An exception is the British jazz singer Gina Harkell. As well as being a singer and composer, she is one of the leading lights in a new committee to lobby for, amongst other things, more jazz on mainstream music radio - any jazz on mainstream music radio would be a good start. Gina is a strange animal in jazz circles as she sings not about the usual jazz themes of dives, drugs, dead horn players, lost love or, if the tempo is upbeat, found love. Instead, many of her numbers are about motherhood, rare enough in pop and middle-of-the-road, and a radical departure for piano, tenor sax and bass.

One of the numbers she sang at a New Year gig I attended was called "Granny O Granny Please Comb My Hair". With words by the poet Grace Nichols it dealt with a little girl's delight in having her grandmother tend to her coiffure. It's a brave move to domesticate the jazz idiom, and it leads to the larger question of why children feature so little in music generally. They are welcomed as babies (David Bowie's "Kooks" for his son, Stevie Wonder's "Isn't She Lovely" for his daughter etc) but once past the nappy stage, are never sung of again. Why?

I appeared this week on a radio programme (I know, one can't appear on radio, but what is the correct word?) about the arts and the national lottery. BBC Radio 4's Agenda programme had Richard Eyre of the National Theatre and Stephen Daldry of the Royal Court continuing to warn of the potential iniquity of lottery money being used to fund a revenue spending in the arts rather than just for buildings as was the original intention. And I felt rather like the chap in the Bateman cartoon in advocating that this should happen in some regulated way. In fact, of course, it is happening already. The new Arts Council initiative, Arts For Everyone will give lottery money for the commissioning of new writing for the theatre and there is every likelihood that some of this new writing will end up on the stage of the Royal Court and quite possibly the National.

It should not be beyond the wit of government, the Arts Council and leading arts practitioners to earmark other areas where lottery money can be used in what have traditionally been revenue funded parts of the arts.
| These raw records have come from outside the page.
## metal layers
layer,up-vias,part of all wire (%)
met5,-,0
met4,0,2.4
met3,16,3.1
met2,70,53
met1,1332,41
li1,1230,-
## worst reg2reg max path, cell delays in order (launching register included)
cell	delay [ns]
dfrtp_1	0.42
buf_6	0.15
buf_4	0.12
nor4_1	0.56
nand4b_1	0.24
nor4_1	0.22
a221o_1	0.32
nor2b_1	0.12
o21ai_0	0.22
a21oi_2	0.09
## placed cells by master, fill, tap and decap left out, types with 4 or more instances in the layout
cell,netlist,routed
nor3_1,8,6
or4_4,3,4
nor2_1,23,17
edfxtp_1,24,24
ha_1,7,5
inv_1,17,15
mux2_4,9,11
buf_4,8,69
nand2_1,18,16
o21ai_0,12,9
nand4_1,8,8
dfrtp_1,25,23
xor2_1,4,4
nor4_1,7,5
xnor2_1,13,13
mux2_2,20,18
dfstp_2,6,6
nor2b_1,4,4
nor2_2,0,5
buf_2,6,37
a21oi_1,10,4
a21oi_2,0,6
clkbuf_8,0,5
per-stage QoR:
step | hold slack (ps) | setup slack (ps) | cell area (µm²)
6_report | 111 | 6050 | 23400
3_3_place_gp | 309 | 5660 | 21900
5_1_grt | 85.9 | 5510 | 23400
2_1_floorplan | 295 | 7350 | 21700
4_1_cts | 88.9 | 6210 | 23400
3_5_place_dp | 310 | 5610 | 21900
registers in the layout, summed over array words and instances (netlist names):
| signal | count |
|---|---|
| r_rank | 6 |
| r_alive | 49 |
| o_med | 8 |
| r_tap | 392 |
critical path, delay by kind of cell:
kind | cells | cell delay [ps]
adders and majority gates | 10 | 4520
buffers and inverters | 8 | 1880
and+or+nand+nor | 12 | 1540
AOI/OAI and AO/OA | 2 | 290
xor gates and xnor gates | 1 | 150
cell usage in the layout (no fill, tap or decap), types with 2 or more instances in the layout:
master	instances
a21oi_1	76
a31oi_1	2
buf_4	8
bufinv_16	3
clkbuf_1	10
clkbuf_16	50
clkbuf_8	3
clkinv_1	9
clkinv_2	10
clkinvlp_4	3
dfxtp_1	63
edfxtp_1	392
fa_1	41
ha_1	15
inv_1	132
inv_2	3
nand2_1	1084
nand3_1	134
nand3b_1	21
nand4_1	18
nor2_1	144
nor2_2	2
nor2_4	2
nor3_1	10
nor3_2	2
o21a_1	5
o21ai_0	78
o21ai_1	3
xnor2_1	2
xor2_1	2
As for breaking the apparently sacred principle of additionality (by which lottery money should not be a substitute for annual Treasury grant), it should also not be beyond the wit of those responsible to draw up legislation saying that lottery money should never fund more than a certain percentage of arts spending.

David Bowie's 50th birthday was marked by the BBC by an interview with the singer. It was plugged us being particularly "candid." In fact it contained virtually nothing new, and much of it was taken up with clips of interviews gone by. There was one moment though when Bowie was about to be candid. He mentioned, unprompted and most unusually for him in a live interview, the troubles in his own family. He has never spoken on TV before about his late brother's schizophrenia, but the interviewer, the illustrious and exalted Alan Yentob no less, did not pursue it at all. There are times when one wants to strangle the television.